Esther’s cousin Mordecai mourned, along with his people (4:1–3). When Queen Esther heard what Mordecai was doing, she sent her attendant to him to find out what was wrong (vv. 4–6). The servant returned with a copy of the death decree and a message from Mordecai telling her to go to the king and plead for pity for her people (vv. 7–9).
However, going before the king unannounced meant death unless the king extended his golden scepter (vv. 10–12). Mordecai accepted no excuse:
Do not think in your heart that you will escape in the king’s palace any more than all the other Jews. For if you remain completely silent at this time, relief and deliverance will arise for the Jews from another place, but you and your father’s house will perish (vv. 13–14).
So Esther requested that Mordecai and the Jewish people fast, and she and her maids would do the same. Then she would go before the king (vv. 15–17).
Esther was right to be afraid, even though she was a queen. First, if she appealed to the king for her people, she would have to reveal that she was Jewish. The king could well think she had deceived him.
Second, even as queen she was bound by royal protocol. She had to be summoned to approach the king. She could not merely enter his presence whenever she wished.
Third, she also had to confront a powerful, high-ranking official in the kingdom: the evil Haman.
Although God is not mentioned in the book of Esther, His providential care for His people is evident throughout. Esther was placed in the palace for a purpose. Her destiny was to benefit others, and the welfare of her people was her responsibility. They needed her now. And she apparently recognized God was guiding her life. As Mordecai told her, “Who knows whether you have come to the kingdom for such a time as this?” (v. 14).
Former Queen Vashti and Mordecai displayed courage in their life-threatening dilemmas (1:12; 3:2). Now it was Esther’s turn to be courageous. She did not disappoint; she risked her life for her people.
Her resolve came by seeking guidance through prayer and fasting. This combination was common among Jewish people in Old Testament times (cf. Ezra 8:21–23; Ps. 109:21–24; Dan. 9:3). With God’s help and the spiritual support of others who fasted and prayed, Esther received clarity in deciding what to do (Est. 4:16). After all, Scripture says,
For the LORD gives wisdom; from His mouth come knowledge and understanding; He stores up sound wisdom for the upright; He is a shield to those who walk uprightly; He guards the paths of justice, and preserves the way of His saints. Then you will understand righteousness and justice, equity and every good path (Prov. 2:6–9).

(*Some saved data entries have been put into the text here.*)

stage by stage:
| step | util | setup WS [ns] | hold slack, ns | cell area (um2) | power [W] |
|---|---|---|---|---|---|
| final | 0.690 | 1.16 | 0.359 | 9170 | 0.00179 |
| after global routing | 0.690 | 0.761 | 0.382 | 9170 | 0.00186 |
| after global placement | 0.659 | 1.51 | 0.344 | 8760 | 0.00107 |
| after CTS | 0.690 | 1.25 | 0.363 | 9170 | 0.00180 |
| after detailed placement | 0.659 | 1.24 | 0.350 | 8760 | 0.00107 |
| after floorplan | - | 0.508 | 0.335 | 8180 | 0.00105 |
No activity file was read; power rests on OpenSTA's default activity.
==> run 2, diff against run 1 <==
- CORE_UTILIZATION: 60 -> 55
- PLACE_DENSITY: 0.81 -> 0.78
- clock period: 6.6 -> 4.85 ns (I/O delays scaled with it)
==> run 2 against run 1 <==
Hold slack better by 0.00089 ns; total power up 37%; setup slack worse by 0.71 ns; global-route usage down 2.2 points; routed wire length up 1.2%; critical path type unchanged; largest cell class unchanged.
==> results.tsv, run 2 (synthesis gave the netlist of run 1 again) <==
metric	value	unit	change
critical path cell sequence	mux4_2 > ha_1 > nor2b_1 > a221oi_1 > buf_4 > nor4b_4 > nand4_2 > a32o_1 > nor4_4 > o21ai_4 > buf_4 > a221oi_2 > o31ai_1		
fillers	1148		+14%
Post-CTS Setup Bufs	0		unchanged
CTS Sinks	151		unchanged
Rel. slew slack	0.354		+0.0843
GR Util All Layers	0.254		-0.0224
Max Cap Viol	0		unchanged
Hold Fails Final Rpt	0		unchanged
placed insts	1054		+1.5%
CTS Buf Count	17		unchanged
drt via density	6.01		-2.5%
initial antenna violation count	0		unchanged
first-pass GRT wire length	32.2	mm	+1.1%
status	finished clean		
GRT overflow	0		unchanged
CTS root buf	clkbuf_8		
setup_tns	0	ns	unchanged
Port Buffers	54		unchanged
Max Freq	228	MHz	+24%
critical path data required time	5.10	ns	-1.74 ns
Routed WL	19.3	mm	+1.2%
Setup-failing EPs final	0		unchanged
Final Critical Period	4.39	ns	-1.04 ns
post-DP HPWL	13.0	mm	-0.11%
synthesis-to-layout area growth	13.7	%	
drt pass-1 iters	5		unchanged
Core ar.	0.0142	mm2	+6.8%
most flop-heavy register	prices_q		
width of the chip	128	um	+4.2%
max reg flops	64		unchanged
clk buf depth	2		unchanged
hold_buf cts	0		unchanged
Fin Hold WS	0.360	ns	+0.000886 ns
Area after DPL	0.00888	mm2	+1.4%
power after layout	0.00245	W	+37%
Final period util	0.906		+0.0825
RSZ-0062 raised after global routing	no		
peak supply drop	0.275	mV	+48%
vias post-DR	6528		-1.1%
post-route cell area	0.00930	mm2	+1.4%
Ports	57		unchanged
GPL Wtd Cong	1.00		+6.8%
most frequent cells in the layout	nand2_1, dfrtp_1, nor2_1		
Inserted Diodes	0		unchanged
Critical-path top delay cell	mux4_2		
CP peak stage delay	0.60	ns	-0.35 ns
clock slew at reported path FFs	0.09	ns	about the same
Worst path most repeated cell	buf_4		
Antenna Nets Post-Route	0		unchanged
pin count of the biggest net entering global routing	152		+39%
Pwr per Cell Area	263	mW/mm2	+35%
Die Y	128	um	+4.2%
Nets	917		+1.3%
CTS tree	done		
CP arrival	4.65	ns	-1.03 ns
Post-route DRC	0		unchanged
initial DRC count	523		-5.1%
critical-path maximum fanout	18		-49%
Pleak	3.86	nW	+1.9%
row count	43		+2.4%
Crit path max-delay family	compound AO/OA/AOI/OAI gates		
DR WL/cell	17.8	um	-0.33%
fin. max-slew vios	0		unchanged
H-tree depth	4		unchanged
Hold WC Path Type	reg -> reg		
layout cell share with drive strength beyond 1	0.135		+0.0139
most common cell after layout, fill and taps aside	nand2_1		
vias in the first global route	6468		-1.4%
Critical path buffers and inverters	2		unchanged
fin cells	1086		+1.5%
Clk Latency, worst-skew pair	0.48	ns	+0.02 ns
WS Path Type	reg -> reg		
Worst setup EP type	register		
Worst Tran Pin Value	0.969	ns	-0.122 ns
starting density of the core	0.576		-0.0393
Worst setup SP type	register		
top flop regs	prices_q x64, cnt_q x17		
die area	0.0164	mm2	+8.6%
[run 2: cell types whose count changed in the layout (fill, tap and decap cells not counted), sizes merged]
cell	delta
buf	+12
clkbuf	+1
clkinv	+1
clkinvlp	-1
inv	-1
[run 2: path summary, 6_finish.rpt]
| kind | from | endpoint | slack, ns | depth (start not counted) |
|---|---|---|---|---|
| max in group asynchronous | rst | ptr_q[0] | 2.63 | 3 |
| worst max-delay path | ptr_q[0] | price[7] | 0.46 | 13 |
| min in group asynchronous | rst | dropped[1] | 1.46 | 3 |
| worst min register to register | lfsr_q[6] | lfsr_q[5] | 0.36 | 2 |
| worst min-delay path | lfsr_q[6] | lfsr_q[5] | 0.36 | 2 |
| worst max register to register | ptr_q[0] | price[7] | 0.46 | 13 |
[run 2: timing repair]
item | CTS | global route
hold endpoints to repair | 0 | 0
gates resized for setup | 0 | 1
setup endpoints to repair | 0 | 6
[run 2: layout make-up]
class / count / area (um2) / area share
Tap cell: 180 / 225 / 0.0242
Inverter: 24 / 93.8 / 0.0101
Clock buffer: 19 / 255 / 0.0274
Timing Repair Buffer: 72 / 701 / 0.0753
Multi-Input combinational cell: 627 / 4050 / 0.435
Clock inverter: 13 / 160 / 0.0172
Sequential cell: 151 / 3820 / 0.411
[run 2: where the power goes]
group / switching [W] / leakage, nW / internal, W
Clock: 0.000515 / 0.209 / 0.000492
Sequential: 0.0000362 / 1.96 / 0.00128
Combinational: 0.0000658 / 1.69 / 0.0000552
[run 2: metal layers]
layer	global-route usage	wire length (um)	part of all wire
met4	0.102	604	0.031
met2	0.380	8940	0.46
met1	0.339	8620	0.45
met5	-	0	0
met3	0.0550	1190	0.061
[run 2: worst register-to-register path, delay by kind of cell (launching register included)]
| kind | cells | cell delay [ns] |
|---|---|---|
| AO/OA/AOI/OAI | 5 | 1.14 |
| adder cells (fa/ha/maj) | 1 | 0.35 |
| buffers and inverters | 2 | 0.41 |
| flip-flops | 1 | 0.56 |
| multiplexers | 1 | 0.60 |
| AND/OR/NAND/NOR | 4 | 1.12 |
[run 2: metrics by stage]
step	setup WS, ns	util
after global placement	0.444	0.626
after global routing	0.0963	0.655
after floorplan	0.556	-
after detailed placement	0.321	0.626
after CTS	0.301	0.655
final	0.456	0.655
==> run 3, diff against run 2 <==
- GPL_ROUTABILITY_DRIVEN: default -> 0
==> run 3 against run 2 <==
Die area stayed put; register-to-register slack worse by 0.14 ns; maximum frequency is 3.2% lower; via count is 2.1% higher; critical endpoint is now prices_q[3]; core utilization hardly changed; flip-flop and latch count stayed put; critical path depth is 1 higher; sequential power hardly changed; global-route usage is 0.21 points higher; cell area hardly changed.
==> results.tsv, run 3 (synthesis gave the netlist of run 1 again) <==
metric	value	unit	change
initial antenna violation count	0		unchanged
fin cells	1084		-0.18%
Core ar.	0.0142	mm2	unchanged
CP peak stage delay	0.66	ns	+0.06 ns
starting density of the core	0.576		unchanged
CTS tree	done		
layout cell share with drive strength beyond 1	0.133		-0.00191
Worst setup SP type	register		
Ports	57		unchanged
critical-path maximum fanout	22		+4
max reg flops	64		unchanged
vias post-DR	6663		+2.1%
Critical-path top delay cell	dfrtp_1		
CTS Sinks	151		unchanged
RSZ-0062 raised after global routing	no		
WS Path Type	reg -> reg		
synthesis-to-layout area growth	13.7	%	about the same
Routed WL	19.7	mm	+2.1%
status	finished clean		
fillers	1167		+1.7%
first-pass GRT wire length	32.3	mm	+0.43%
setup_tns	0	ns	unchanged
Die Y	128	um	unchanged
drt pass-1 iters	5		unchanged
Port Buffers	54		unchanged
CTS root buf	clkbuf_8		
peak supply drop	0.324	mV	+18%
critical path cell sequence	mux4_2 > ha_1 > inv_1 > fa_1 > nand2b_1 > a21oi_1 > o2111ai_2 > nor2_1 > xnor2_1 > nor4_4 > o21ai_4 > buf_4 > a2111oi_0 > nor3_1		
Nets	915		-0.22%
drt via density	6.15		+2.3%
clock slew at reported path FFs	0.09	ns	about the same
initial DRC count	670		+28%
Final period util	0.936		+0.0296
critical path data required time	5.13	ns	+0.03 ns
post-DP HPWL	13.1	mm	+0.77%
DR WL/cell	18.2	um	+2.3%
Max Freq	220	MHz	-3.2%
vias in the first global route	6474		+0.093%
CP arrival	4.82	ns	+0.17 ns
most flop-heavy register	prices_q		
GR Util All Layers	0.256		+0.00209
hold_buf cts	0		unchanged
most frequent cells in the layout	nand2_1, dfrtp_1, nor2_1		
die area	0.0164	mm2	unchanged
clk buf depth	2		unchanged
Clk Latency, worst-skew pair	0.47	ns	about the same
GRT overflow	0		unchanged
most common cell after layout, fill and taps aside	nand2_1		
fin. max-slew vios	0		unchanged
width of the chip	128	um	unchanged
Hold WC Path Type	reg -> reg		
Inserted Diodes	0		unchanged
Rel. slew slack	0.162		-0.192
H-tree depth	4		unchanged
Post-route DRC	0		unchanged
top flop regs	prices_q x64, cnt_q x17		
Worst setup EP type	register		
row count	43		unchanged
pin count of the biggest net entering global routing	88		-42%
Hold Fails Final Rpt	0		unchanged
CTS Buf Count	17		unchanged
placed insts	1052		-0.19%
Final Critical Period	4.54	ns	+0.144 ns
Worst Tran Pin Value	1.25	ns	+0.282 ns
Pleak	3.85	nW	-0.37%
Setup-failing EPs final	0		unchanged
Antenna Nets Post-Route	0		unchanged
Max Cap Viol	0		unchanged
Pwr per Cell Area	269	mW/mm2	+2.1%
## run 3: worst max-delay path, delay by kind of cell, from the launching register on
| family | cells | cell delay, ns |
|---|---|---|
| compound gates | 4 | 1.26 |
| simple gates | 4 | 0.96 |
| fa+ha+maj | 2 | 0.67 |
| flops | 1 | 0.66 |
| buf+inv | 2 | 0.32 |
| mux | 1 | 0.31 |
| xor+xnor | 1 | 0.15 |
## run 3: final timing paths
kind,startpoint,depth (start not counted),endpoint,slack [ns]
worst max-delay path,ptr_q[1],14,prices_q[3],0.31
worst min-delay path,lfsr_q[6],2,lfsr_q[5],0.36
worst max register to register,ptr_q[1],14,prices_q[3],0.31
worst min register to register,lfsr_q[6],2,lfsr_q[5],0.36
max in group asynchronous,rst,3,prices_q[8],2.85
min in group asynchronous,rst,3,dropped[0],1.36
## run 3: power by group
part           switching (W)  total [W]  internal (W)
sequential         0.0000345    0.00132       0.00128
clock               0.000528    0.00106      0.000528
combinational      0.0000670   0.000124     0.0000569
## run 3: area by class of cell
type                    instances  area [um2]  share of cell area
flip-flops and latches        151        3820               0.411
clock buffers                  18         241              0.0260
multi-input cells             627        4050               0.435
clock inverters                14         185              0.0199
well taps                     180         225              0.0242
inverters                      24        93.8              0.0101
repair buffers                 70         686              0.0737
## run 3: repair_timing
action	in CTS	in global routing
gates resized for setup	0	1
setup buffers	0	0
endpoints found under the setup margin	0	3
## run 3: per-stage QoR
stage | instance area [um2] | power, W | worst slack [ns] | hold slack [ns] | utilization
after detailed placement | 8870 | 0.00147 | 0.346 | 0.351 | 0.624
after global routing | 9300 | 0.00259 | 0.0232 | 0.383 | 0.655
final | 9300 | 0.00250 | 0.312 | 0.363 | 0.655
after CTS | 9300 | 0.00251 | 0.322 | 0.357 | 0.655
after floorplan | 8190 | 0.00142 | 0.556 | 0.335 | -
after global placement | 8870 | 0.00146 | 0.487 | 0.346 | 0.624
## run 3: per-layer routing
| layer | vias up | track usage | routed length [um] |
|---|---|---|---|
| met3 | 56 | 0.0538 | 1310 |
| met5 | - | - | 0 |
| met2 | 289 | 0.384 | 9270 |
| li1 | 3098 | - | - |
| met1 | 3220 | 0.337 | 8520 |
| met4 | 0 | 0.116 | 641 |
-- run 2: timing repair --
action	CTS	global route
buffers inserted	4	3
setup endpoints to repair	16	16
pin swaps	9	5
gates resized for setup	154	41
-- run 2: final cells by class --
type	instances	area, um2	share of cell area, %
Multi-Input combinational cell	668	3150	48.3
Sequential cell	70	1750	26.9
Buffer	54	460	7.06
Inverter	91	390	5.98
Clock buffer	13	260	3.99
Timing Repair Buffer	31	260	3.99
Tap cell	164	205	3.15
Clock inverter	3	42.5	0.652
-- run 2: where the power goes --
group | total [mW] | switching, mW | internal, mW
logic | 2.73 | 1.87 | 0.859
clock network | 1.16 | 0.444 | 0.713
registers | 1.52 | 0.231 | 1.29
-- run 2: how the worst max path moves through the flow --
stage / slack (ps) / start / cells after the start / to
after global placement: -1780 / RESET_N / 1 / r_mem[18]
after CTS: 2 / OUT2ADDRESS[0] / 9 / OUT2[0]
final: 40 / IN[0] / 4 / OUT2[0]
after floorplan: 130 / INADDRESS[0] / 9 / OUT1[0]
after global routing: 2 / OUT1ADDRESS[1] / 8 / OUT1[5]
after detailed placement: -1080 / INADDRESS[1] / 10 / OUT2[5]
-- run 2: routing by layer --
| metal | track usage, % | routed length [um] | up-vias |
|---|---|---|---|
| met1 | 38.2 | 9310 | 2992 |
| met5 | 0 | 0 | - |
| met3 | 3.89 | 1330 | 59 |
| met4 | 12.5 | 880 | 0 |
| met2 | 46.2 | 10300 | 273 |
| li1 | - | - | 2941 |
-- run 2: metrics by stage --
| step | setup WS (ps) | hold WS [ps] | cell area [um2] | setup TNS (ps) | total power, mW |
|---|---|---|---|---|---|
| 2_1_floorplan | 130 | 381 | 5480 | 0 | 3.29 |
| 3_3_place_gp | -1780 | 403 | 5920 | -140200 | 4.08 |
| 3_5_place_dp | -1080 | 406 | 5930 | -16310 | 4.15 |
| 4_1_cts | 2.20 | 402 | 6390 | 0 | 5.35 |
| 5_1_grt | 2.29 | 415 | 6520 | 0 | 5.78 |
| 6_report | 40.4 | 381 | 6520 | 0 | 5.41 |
### src/rtl/fetch_sequencer.sv
// Autonomous instruction fetch / PC sequencer with prefetch FIFO and branch redirect.
// Optional macro FETCH_MISALIGN_TRAP_EN: misaligned taken targets trap instead of being aligned.
//   state  | meaning
//   S_IDLE | one cycle after reset before fetching starts
//   S_RUN  | issuing fetches, filling FIFO, resolving branches
//   S_TRAP | misaligned target seen; fetch stopped until reset
module fetch_sequencer #(
  parameter int              XLEN       = 32,
  parameter logic [XLEN-1:0] PC_RESET   = '0,
  parameter int              FIFO_DEPTH = 4,
  parameter int              MAX_OUTST  = 2
) (
  input  logic            clk,
  input  logic            rst,
  output logic            imem_req,
  output logic [XLEN-1:0] imem_addr,
  input  logic            imem_gnt,
  input  logic            imem_rvalid,
  input  logic [31:0]     imem_rdata,
  output logic [31:0]     instr,
  output logic [XLEN-1:0] instr_pc,
  output logic            instr_valid,
  input  logic            instr_ready,
  input  logic            br_valid,
  input  logic            PL,
  input  logic            JB,
  input  logic [2:0]      BC,
  input  logic            V,
  input  logic            C,
  input  logic            N,
  input  logic            Z,
  input  logic [XLEN-1:0] br_pc,
  input  logic [XLEN-1:0] PCOffset,
  output logic            misalign_err
);

  localparam int              PW        = (FIFO_DEPTH > 1) ? $clog2(FIFO_DEPTH) : 1;
  localparam int              CW        = $clog2(FIFO_DEPTH + 1);
  localparam logic [CW:0]     DEPTH_C   = (CW+1)'(FIFO_DEPTH);
  localparam logic [CW-1:0]   MAXO_C    = CW'(MAX_OUTST);
  localparam logic [XLEN-1:0] WORD_STEP = XLEN'(4);

  typedef enum logic [1:0] {S_IDLE, S_RUN, S_TRAP} state_t;

  state_t          r_state, w_state_nxt;
  logic [XLEN-1:0] r_fetch_pc, r_ret_pc;
  logic [CW-1:0]   r_outst, r_drop, r_count;
  logic [PW-1:0]   r_wr, r_rd;
  logic [31:0]     r_instr_mem [FIFO_DEPTH];
  logic [XLEN-1:0] r_pc_mem    [FIFO_DEPTH];

  logic            w_fire, w_pop, w_push, w_credit, w_cond, w_taken;
  logic            w_redirect, w_trap, w_flush;
  logic [XLEN-1:0] w_target_raw, w_target;
  logic [CW-1:0]   w_inflight;

  assign w_fire       = imem_req & imem_gnt;
  assign w_pop        = instr_valid & instr_ready;
  assign w_credit     = (({1'b0, r_count} + {1'b0, r_outst}) < DEPTH_C) && (r_outst < MAXO_C);
  assign w_taken      = br_valid & (PL | JB | w_cond);
  assign w_target_raw = br_pc + PCOffset;
  assign w_flush      = w_redirect | w_trap;
  // Requests still to come back after this cycle; all of them are stale on a flush.
  assign w_inflight   = r_outst + CW'(w_fire) - CW'(imem_rvalid);
  assign w_push       = imem_rvalid && (r_drop == '0) && (r_state == S_RUN);

`ifdef FETCH_MISALIGN_TRAP_EN
  logic w_misalign;
  assign w_target   = w_target_raw;
  assign w_misalign = |w_target_raw[1:0];
`else
  assign w_target   = w_target_raw & ~XLEN'(3);
`endif

  always_comb begin
    w_cond = 1'b0;
    case (BC)
      3'b000:  w_cond = Z;
      3'b001:  w_cond = ~Z;
      3'b100:  w_cond = N ^ V;
      3'b101:  w_cond = ~(N ^ V);
      3'b110:  w_cond = ~C;
      3'b111:  w_cond = C;
      default: w_cond = 1'b0;
    endcase
  end

  always_ff @(posedge clk or posedge rst) begin
    if (rst) r_state <= S_IDLE;
    else     r_state <= w_state_nxt;
  end

  always_comb begin
    w_state_nxt = r_state;
    imem_req    = 1'b0;
    w_redirect  = 1'b0;
    w_trap      = 1'b0;
    case (r_state)
      S_IDLE: w_state_nxt = S_RUN;
      S_RUN: begin
        imem_req = w_credit;
        if (w_taken) begin
`ifdef FETCH_MISALIGN_TRAP_EN
          if (w_misalign) begin
            w_trap      = 1'b1;
            w_state_nxt = S_TRAP;
          end else begin
            w_redirect = 1'b1;
          end
`else
          w_redirect = 1'b1;
`endif
        end
      end
      default: w_state_nxt = r_state;
    endcase
  end

  always_ff @(posedge clk or posedge rst) begin
    if (rst) begin
      r_fetch_pc <= PC_RESET;
      r_ret_pc   <= PC_RESET;
      r_outst    <= '0;
      r_drop     <= '0;
      r_count    <= '0;
      r_wr       <= '0;
      r_rd       <= '0;
      for (int i = 0; i < FIFO_DEPTH; i++) begin
        r_instr_mem[i] <= '0;
        r_pc_mem[i]    <= '0;
      end
    end else begin
      r_outst <= w_inflight;
      if (w_redirect)  r_fetch_pc <= w_target;
      else if (w_fire) r_fetch_pc <= r_fetch_pc + WORD_STEP;
      if (w_flush) begin
        r_wr    <= '0;
        r_rd    <= '0;
        r_count <= '0;
        r_drop  <= w_inflight;
        if (w_redirect) r_ret_pc <= w_target;
      end else begin
        if (imem_rvalid && (r_drop != '0)) r_drop <= r_drop - CW'(1);
        if (w_push) begin
          r_instr_mem[r_wr] <= imem_rdata;
          r_pc_mem[r_wr]    <= r_ret_pc;
          r_wr              <= r_wr + PW'(1);
          r_ret_pc          <= r_ret_pc + WORD_STEP;
        end
        if (w_pop) r_rd <= r_rd + PW'(1);
        r_count <= r_count + CW'(w_push) - CW'(w_pop);
      end
    end
  end

`ifdef FETCH_MISALIGN_TRAP_EN
  logic r_misalign;
  always_ff @(posedge clk or posedge rst) begin
    if (rst) r_misalign <= 1'b0;
    else     r_misalign <= r_misalign | w_trap;
  end
  assign misalign_err = r_misalign;
`else
  assign misalign_err = 1'b0;
`endif

  assign imem_addr   = r_fetch_pc;
  assign instr       = r_instr_mem[r_rd];
  assign instr_pc    = r_pc_mem[r_rd];
  assign instr_valid = (r_count != '0);

endmodule

### config.mk
export PLATFORM = sky130hd
export DESIGN_NAME = fetch_sequencer
export DESIGN_NICKNAME = d
export VERILOG_FILES = /design/src/rtl/fetch_sequencer.sv
export SDC_FILE = /design/constraint.sdc
export NUM_CORES = 1
export LEC_CHECK = 0
export BUFFER_PORTS_ARGS = -buffer_cell sky130_fd_sc_hd__buf_2
export CAP_MARGIN = 0
export CORE_MARGIN = 2
export CORE_UTILIZATION = 36
export CTS_CLUSTER_SIZE = 40
export DETAILED_ROUTE_END_ITERATION = 8
export HOLD_SLACK_MARGIN = 0.05
export REMOVE_ABC_BUFFERS = 1
export SYNTH_ARGS = -nofsm -noshare
export SYNTH_HDL_FRONTEND = slang
export SYNTH_SLANG_ARGS = --single-unit
### constraint.sdc
create_clock -name clk -period 12 [get_ports clk]
set_input_delay 2.4 -clock clk [delete_from_list [all_inputs] [get_ports clk]]
set_output_delay 2.4 -clock clk [all_outputs]
set_load 0.01 [all_outputs]
==> results of run 1 <==
==> flip-flops by register name (all words and copies together) (netlist names) <==
signal,flops
r_instr_mem,128
r_pc_mem,120
imem_addr,30
r_ret_pc,30
r_count,3
r_drop,3
r_outst,3
r_rd,2
r_wr,2
r_state,1
==> synthesized netlist by cell type (22+ instances only) <==
master      n
nor2_1     53
clkbuf_1   22
a21oi_1    57
mux2_4    176
ha_1       45
xnor2_1    37
mux2_2     61
o21ai_0    29
dfrtp_1   322
nand3_1    30
nand2_1    56
xor2_1     48
mux4_2     62
inv_1      25
==> layout by cell type (no fill, tap or decap), drive strengths merged, types with 4 or more instances in the layout <==
master / Yosys / layout
a211oi: 5 / 5
a21boi: 6 / 6
a21o: 15 / 15
a21oi: 58 / 58
a31oi: 7 / 7
and2: 5 / 5
and3: 14 / 14
and4: 7 / 7
buf: 47 / 213
bufinv: 0 / 8
clkbuf: 22 / 47
clkinv: 0 / 7
conb: 2 / 6
dfrtp: 322 / 322
ha: 45 / 45
inv: 25 / 27
mux2: 237 / 237
mux2i: 7 / 7
mux4: 62 / 62
nand2: 60 / 60
nand2b: 4 / 4
nand3: 30 / 30
nand4: 15 / 15
nor2: 54 / 54
nor3: 15 / 15
nor4: 4 / 4
o21a: 8 / 8
o21ai: 29 / 29
or3: 4 / 4
xnor2: 37 / 37
xor2: 48 / 48
==> metal layers <==
layer  vias to the layer above  GRT usage  wire [µm]
met5                         -          0          0
met4                         0     0.0325        555
met3                        39     0.0311       1810
met2                       223      0.267      19100
met1                      5277      0.220      18500
li1                       4787          -          -
==> path summary, 6_finish.rpt <==
kind	from	endpoint	slack (ns)	depth (start not counted)
worst max-delay path	r_rd[0]$_DFFE_PP0P_	instr_pc[7]	6.67	3
worst min-delay path	r_pc_mem[119]$_DFFE_PP0P_	r_pc_mem[119]$_DFFE_PP0P_	0.48	2
worst max register to register	r_drop[0]$_DFFE_PP0P_	r_instr_mem[100]$_DFFE_PP0P_	8.98	8
worst min register to register	r_pc_mem[119]$_DFFE_PP0P_	r_pc_mem[119]$_DFFE_PP0P_	0.48	2
max in group asynchronous	rst	r_rd[0]$_DFFE_PP0P_	8.26	3
min in group asynchronous	rst	r_instr_mem[124]$_DFFE_PP0P_	2.08	2
==> cell families after synthesis <==
group,after synthesis,synth area share
AO/OA/AOI/OAI,148,0.0545
adder cells (fa/ha/maj),47,0.0355
flip-flops,322,0.475
buffers and inverters,94,0.0419
multiplexers,306,0.283
AND/OR/NAND/NOR,222,0.0664
XOR/XNOR,85,0.0439
other,2,0.000443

There will always be dilemmas in life. Seeking the Lord for wisdom through prayer is never a mistake: “If any of you lacks wisdom, let him ask of God, who gives to all liberally and without reproach, and it will be given to him” (Jas. 1:5). As the apostle Paul wrote,
Be anxious for nothing, but in everything by prayer and supplication, with thanksgiving, let your requests be made known to God; and the peace of God, which surpasses all understanding, will guard your hearts and minds through Christ Jesus (Phil. 4:6–7).
God loves to help those who call on His name.